Tiga Ekor Sapi Kurban di Sidoarjo Ditemukan Terindikasi PMK Ringan

© mili.id

Salah satu sapi kurban yang terindikasi gejala PMK (Foto: Ist)

Sidoarjo - Tiga ekor sapi kurban milik pedagang di Sidoarjo ditemukan terindikasi penyakit mulut dan kuku (PMK) ringan.

Kabid Produksi Peternakan Dinas Pangan dan Pertanian (Dispaperta) Sidoarjo, Tony Hartono mengatakan, indikasi itu ditemukan dokter hewan saat melakukan pemeriksaan 31 pedagang hewan kurban di 18 kecamatan.

"Gejala PMK tapi ringan. Sapinya masih mau makan dan ditemukan luka-luka di mulut," ungkap Tony kepada wartawan, Rabu (12/6/2024).

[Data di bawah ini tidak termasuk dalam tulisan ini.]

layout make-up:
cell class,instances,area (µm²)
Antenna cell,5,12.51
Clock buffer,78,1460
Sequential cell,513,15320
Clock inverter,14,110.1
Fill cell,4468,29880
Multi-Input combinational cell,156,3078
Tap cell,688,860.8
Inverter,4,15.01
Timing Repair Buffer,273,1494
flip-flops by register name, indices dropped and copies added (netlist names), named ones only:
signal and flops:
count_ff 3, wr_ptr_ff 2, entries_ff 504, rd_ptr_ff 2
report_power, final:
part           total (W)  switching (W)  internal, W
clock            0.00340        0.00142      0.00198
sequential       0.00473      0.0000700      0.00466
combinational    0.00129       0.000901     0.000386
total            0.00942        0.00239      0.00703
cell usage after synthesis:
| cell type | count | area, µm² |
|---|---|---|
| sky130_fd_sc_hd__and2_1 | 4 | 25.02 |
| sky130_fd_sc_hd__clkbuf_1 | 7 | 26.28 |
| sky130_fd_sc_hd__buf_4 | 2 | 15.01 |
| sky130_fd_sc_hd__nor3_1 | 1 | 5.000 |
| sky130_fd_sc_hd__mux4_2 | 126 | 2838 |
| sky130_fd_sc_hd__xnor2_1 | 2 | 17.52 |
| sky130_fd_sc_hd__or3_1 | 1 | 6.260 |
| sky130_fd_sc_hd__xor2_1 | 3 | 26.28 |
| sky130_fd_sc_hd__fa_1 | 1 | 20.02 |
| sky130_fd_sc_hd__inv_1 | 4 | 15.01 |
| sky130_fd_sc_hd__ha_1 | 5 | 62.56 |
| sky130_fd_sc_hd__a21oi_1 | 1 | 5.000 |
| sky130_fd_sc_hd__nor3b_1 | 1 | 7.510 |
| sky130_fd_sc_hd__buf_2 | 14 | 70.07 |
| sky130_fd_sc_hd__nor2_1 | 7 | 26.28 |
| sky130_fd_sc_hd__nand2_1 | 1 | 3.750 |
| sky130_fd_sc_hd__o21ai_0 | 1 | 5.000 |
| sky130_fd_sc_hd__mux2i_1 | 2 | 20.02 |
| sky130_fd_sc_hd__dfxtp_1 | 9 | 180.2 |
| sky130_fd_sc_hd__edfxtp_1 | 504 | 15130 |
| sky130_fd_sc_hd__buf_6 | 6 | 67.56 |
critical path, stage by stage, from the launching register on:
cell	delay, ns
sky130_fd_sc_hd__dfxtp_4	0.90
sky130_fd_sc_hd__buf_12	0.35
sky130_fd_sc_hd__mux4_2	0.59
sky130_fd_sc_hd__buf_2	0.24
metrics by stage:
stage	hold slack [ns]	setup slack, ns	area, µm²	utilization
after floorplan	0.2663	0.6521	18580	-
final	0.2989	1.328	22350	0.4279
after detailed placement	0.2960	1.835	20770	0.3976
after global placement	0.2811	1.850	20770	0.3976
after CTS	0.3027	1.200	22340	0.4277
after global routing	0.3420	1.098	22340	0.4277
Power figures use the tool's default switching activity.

Tony menjelaskan, sapi yang terjangkit PMK ringan itu jenis limosin dan simental. Dua ekor sapi itu mengalami penurunan nafsu makan, luka di mulut serta hidung, dan meneteskan air liur berlebihan.

Tony mengimbau kepada penjual hewan kurban supaya memisahkan sapi yang terindikasi PMK gejala ringan ke kandang lain. Menurutnya, langkah itu perlu dilakukan agar tak menular ke sapi lain.

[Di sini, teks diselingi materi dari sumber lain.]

<file path="src/sv/assert_macros.svh">
// Assertion helpers shared by the RTL files.
`ifndef ASSERT_MACROS_SVH
`define ASSERT_MACROS_SVH
`ifndef NO_ASSERTIONS
// Property check, sampled on the rising clock, off while reset is high.
`define TPE_ASSERT(lbl, clk, rst, prop) \
   lbl: assert property (@(posedge clk) disable iff (rst) prop) \
      else $error("assertion failed");
// Condition that must never be seen on a clock edge outside reset.
`define TPE_ASSERT_NEVER(lbl, clk, rst, expr) \
   lbl: assert property (@(posedge clk) disable iff (rst) !(expr)) \
      else $error("forbidden condition seen");
`else
`define TPE_ASSERT(lbl, clk, rst, prop)
`define TPE_ASSERT_NEVER(lbl, clk, rst, expr)
`endif
`endif

</file>
<file path="src/sv/tpe_pkg.sv">
package tpe_pkg;

   // Widths fixed by the field formats (sizes go up to 15, cells up to 64).
   localparam int SIZE_W      = 5;    // effective size 1..15
   localparam int NUM_W       = 10;   // size_x*size_y
   localparam int ADDR_W      = 14;   // flat coefficient read address
   localparam int ACC_W       = 40;   // Q20.20 accumulator
   localparam int COORD_W     = 32;   // Q16.16 coordinate
   localparam int DIFF_W      = 33;   // point minus center
   localparam int MAG_W       = 41;   // multiplicand magnitude
   localparam int PROD_W      = 57;   // partial product / rounded sum
   localparam int QUEUE_DEPTH = 4;
   localparam int QPTR_W      = 2;
   localparam int QCNT_W      = 3;

   typedef enum logic [2:0] {
      CSR_SIZE_X   = 3'd0,
      CSR_SIZE_Y   = 3'd1,
      CSR_CENTER_X = 3'd2,
      CSR_CENTER_Y = 3'd3,
      CSR_INV_H    = 3'd4
   } csr_index_type;

   typedef struct packed {
      logic [3:0]         size_x;
      logic [3:0]         size_y;
      logic signed [31:0] center_x;
      logic signed [31:0] center_y;
      logic [31:0]        inv_h;
   } cfg_type;

   // One queued transaction, already classified by the front end.
   typedef struct packed {
      logic                     is_eval;
      logic                     cell_err;
      logic [ADDR_W-1:0]        base;
      logic signed [DIFF_W-1:0] dx;
      logic signed [DIFF_W-1:0] dy;
      logic [11:0]              coef_addr;
      logic signed [31:0]       coef_value;
   } entry_type;

   typedef enum logic [2:0] {
      ST_IDLE,
      ST_FETCH,
      ST_LOAD,
      ST_MUL,
      ST_ADD,
      ST_DONE
   } state_type;

   typedef enum logic [1:0] {
      PH_NX,
      PH_NY,
      PH_ROW,
      PH_COL
   } phase_type;

   // Size register clamped to 1..max_size.
   function automatic logic [SIZE_W-1:0] eff_size(input logic [3:0] raw,
                                                  input logic [SIZE_W-1:0] max_size);
      logic [SIZE_W-1:0] v;
      v = {1'b0, raw};
      if (v == '0) begin
         v = SIZE_W'(1);
      end else if (v > max_size) begin
         v = max_size;
      end
      return v;
   endfunction

endpackage

</file>
<file path="src/sv/tpe_if.sv">
interface tpe_req_if;
   logic               valid;
   logic               ready;
   logic               func;
   logic [11:0]        coef_addr;
   logic signed [31:0] coef_value;
   logic signed [31:0] point_x;
   logic signed [31:0] point_y;
   logic [5:0]         cell_index;

   modport source (output valid, func, coef_addr, coef_value, point_x, point_y,
                   cell_index, input ready);
   modport sink (input valid, func, coef_addr, coef_value, point_x, point_y,
                 cell_index, output ready);
endinterface


</file>
<file path="src/sv/tpe_front.sv">
module tpe_front #(
   parameter int MAX_SIZE = 8
) (
   tpe_req_if.sink              req,
   input  tpe_pkg::cfg_type     cfg,
   input  logic                 q_full,
   output logic                 q_push,
   output tpe_pkg::entry_type   q_entry
);

   logic [tpe_pkg::SIZE_W-1:0] sx;
   logic [tpe_pkg::SIZE_W-1:0] sy;
   logic [tpe_pkg::NUM_W-1:0]  n;
   logic [15:0]                base_full;

   assign sx = tpe_pkg::eff_size(cfg.size_x, tpe_pkg::SIZE_W'(MAX_SIZE));
   assign sy = tpe_pkg::eff_size(cfg.size_y, tpe_pkg::SIZE_W'(MAX_SIZE));
   assign n  = tpe_pkg::NUM_W'(sx) * tpe_pkg::NUM_W'(sy);

   // cell_index < 64, so base fits the read address when the cell is good
   assign base_full = 16'(req.cell_index) * 16'(n);

   assign req.ready = !q_full;
   assign q_push    = req.valid && !q_full;

   always_comb begin
      q_entry.is_eval    = req.func;
      q_entry.cell_err   = tpe_pkg::NUM_W'(req.cell_index) >= n;
      q_entry.base       = base_full[tpe_pkg::ADDR_W-1:0];
      q_entry.dx         = {req.point_x[31], req.point_x} - {cfg.center_x[31], cfg.center_x};
      q_entry.dy         = {req.point_y[31], req.point_y} - {cfg.center_y[31], cfg.center_y};
      q_entry.coef_addr  = req.coef_addr;
      q_entry.coef_value = req.coef_value;
   end

endmodule

</file>
<file path="src/flat_wrapper.sv">
// flat-port wrapper written by rule: the top's interface ports become plain ports
module tpe_front_flat 
#(
   parameter int MAX_SIZE = 8
)
  (cfg, q_full, q_push, q_entry, req_valid, req_func, req_coef_addr, req_coef_value, req_point_x, req_point_y, req_cell_index, req_ready);
  tpe_req_if req_i ();
  input  tpe_pkg::cfg_type cfg;
  input  logic q_full;
  output logic q_push;
  output tpe_pkg::entry_type q_entry;
  input wire logic [$bits(req_i.valid)-1:0] req_valid;
  input wire logic [$bits(req_i.func)-1:0] req_func;
  input wire logic [$bits(req_i.coef_addr)-1:0] req_coef_addr;
  input wire logic [$bits(req_i.coef_value)-1:0] req_coef_value;
  input wire logic [$bits(req_i.point_x)-1:0] req_point_x;
  input wire logic [$bits(req_i.point_y)-1:0] req_point_y;
  input wire logic [$bits(req_i.cell_index)-1:0] req_cell_index;
  output wire logic [$bits(req_i.ready)-1:0] req_ready;
  assign req_i.valid = req_valid;
  assign req_i.func = req_func;
  assign req_i.coef_addr = req_coef_addr;
  assign req_i.coef_value = req_coef_value;
  assign req_i.point_x = req_point_x;
  assign req_i.point_y = req_point_y;
  assign req_i.cell_index = req_cell_index;
  assign req_ready = req_i.ready;
  tpe_front #(.MAX_SIZE(MAX_SIZE)) u_core (.req(req_i), .cfg(cfg), .q_full(q_full), .q_push(q_push), .q_entry(q_entry));
endmodule
</file>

Dispaperta Sidoarjo juga telah memberikan obat sebagai upaya menyembuhkan sapi tersebut.

Atas temuan ini, Tony meminta supaya pedagang tidak menjual hewan terindikasi PMK itu.

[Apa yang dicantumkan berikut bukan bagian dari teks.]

[src/rtl/core/nrpc_if.sv]
interface nrpc_pixel_if;
	logic                        valid;
	logic                        ready;
	logic [nrpc_pkg::CHAN_W-1:0] red;
	logic [nrpc_pkg::CHAN_W-1:0] green;
	logic [nrpc_pkg::CHAN_W-1:0] blue;

	modport source (output valid, output red, output green, output blue, input ready);
	modport sink (input valid, input red, input green, input blue, output ready);
endinterface

interface nrpc_dist_if;
	logic                valid;
	logic                ready;
	nrpc_pkg::dist_vec_t dist_sq;

	modport source (output valid, output dist_sq, input ready);
	modport sink (input valid, input dist_sq, output ready);
endinterface

interface nrpc_result_if;
	logic                        valid;
	logic                        ready;
	logic [nrpc_pkg::IDX_W-1:0]  palette_index;
	logic [nrpc_pkg::DIST_W-1:0] min_dist_sq;

	modport source (output valid, output palette_index, output min_dist_sq, input ready);
	modport sink (input valid, input palette_index, input min_dist_sq, output ready);
endinterface

[src/rtl/core/nrpc_dist.sv]
module nrpc_dist (
	input  logic         clk,
	input  logic         arst_n,
	nrpc_pixel_if.sink   pixel,
	nrpc_dist_if.source  dist_out
);

	typedef logic [nrpc_pkg::N_CHAN-1:0][nrpc_pkg::N_LEVELS-1:0][nrpc_pkg::CHAN_W-1:0] diff_t;
	typedef logic [nrpc_pkg::N_CHAN-1:0][nrpc_pkg::N_LEVELS-1:0][nrpc_pkg::SQ_W-1:0] sq_t;

	logic valid_s1, valid_s2, valid_s3;
	logic rdy_s1, rdy_s2, rdy_s3;

	diff_t               diff_c, diff_s1;
	sq_t                 sq_c, sq_s2;
	nrpc_pkg::dist_vec_t dist_c, dist_s3;

	assign rdy_s3      = !valid_s3 || dist_out.ready;
	assign rdy_s2      = !valid_s2 || rdy_s3;
	assign rdy_s1      = !valid_s1 || rdy_s2;
	assign pixel.ready = rdy_s1;

	always_comb begin
		logic [nrpc_pkg::N_CHAN-1:0][nrpc_pkg::CHAN_W-1:0] chan;
		chan[nrpc_pkg::CH_RED]   = pixel.red;
		chan[nrpc_pkg::CH_GREEN] = pixel.green;
		chan[nrpc_pkg::CH_BLUE]  = pixel.blue;
		for (int c = 0; c < nrpc_pkg::N_CHAN; c++) begin
			for (int l = 0; l < nrpc_pkg::N_LEVELS; l++) begin
				diff_c[c][l] = (chan[c] >= nrpc_pkg::LEVEL_VALUE[l]) ?
					chan[c] - nrpc_pkg::LEVEL_VALUE[l] :
					nrpc_pkg::LEVEL_VALUE[l] - chan[c];
			end
		end
	end

	always_comb begin
		for (int c = 0; c < nrpc_pkg::N_CHAN; c++) begin
			for (int l = 0; l < nrpc_pkg::N_LEVELS; l++) begin
				sq_c[c][l] = nrpc_pkg::SQ_W'(diff_s1[c][l]) * nrpc_pkg::SQ_W'(diff_s1[c][l]);
			end
		end
	end

	always_comb begin
		for (int k = 0; k < nrpc_pkg::PAL_SIZE; k++) begin
			dist_c[k] =
				nrpc_pkg::DIST_W'(sq_s2[nrpc_pkg::CH_RED][nrpc_pkg::PALETTE[k].r]) +
				nrpc_pkg::DIST_W'(sq_s2[nrpc_pkg::CH_GREEN][nrpc_pkg::PALETTE[k].g]) +
				nrpc_pkg::DIST_W'(sq_s2[nrpc_pkg::CH_BLUE][nrpc_pkg::PALETTE[k].b]);
		end
	end

	always_ff @(posedge clk or negedge arst_n) begin
		if (!arst_n) begin
			valid_s1 <= 1'b0;
			valid_s2 <= 1'b0;
			valid_s3 <= 1'b0;
		end else begin
			if (rdy_s1) valid_s1 <= pixel.valid;
			if (rdy_s2) valid_s2 <= valid_s1;
			if (rdy_s3) valid_s3 <= valid_s2;
		end
	end

	always_ff @(posedge clk) begin
		if (rdy_s1 && pixel.valid) diff_s1 <= diff_c;
		if (rdy_s2 && valid_s1) sq_s2 <= sq_c;
		if (rdy_s3 && valid_s2) dist_s3 <= dist_c;
	end

	assign dist_out.valid   = valid_s3;
	assign dist_out.dist_sq = dist_s3;

endmodule

[src/rtl/core/nrpc_argmin.sv]
module nrpc_argmin (
	input  logic           clk,
	input  logic           arst_n,
	nrpc_dist_if.sink      dist_in,
	nrpc_result_if.source  result
);

	localparam int unsigned N_MID = nrpc_pkg::PAL_SIZE / 4;

	logic valid_s4, valid_s5;
	logic rdy_s4, rdy_s5;

	nrpc_pkg::cand_t [N_MID-1:0] mid_c, mid_s4;
	nrpc_pkg::cand_t             best_c, best_s5;

	assign rdy_s5        = !valid_s5 || result.ready;
	assign rdy_s4        = !valid_s4 || rdy_s5;
	assign dist_in.ready = rdy_s4;

	always_comb begin
		nrpc_pkg::cand_t [nrpc_pkg::PAL_SIZE-1:0] leaf;
		nrpc_pkg::cand_t [2*N_MID-1:0]            pair;
		for (int k = 0; k < nrpc_pkg::PAL_SIZE; k++) begin
			leaf[k].idx     = nrpc_pkg::IDX_W'(k);
			leaf[k].dist_sq = dist_in.dist_sq[k];
		end
		for (int p = 0; p < 2 * N_MID; p++) begin
			pair[p] = nrpc_pkg::pick_nearer(leaf[2*p], leaf[2*p+1]);
		end
		for (int m = 0; m < N_MID; m++) begin
			mid_c[m] = nrpc_pkg::pick_nearer(pair[2*m], pair[2*m+1]);
		end
	end

	always_comb begin
		nrpc_pkg::cand_t lo_half, hi_half;
		lo_half = nrpc_pkg::pick_nearer(mid_s4[0], mid_s4[1]);
		hi_half = nrpc_pkg::pick_nearer(mid_s4[2], mid_s4[3]);
		best_c  = nrpc_pkg::pick_nearer(lo_half, hi_half);
	end

	always_ff @(posedge clk or negedge arst_n) begin
		if (!arst_n) begin
			valid_s4 <= 1'b0;
			valid_s5 <= 1'b0;
		end else begin
			if (rdy_s4) valid_s4 <= dist_in.valid;
			if (rdy_s5) valid_s5 <= valid_s4;
		end
	end

	always_ff @(posedge clk) begin
		if (rdy_s4 && dist_in.valid) mid_s4 <= mid_c;
		if (rdy_s5 && valid_s4) best_s5 <= best_c;
	end

	assign result.valid         = valid_s5;
	assign result.palette_index = best_s5.idx;
	assign result.min_dist_sq   = best_s5.dist_sq;

endmodule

"Tim kami memberikan bantuan obat terutama vitamin. Diharapkan hari H-nya (Idul Adha) mereka (tiga sapi) bisa pulih," tuturnya.

Mengenai isu PMK jelang Idul Adha, Tony menjelaskan bahwa sapi terindikasi PMK gejala ringan masih bisa dikurbankan. Meski begitu, ia tetap mengimbau supaya masyarakat lebih baik memilih hewan yang sehat.

"Sesuai fatwa MUI, untuk gejala ringan penyakit PMK maupun LSD (lumpy skin disease), masih diperbolehkan untuk menjadi ternak kurban," pungkasnya.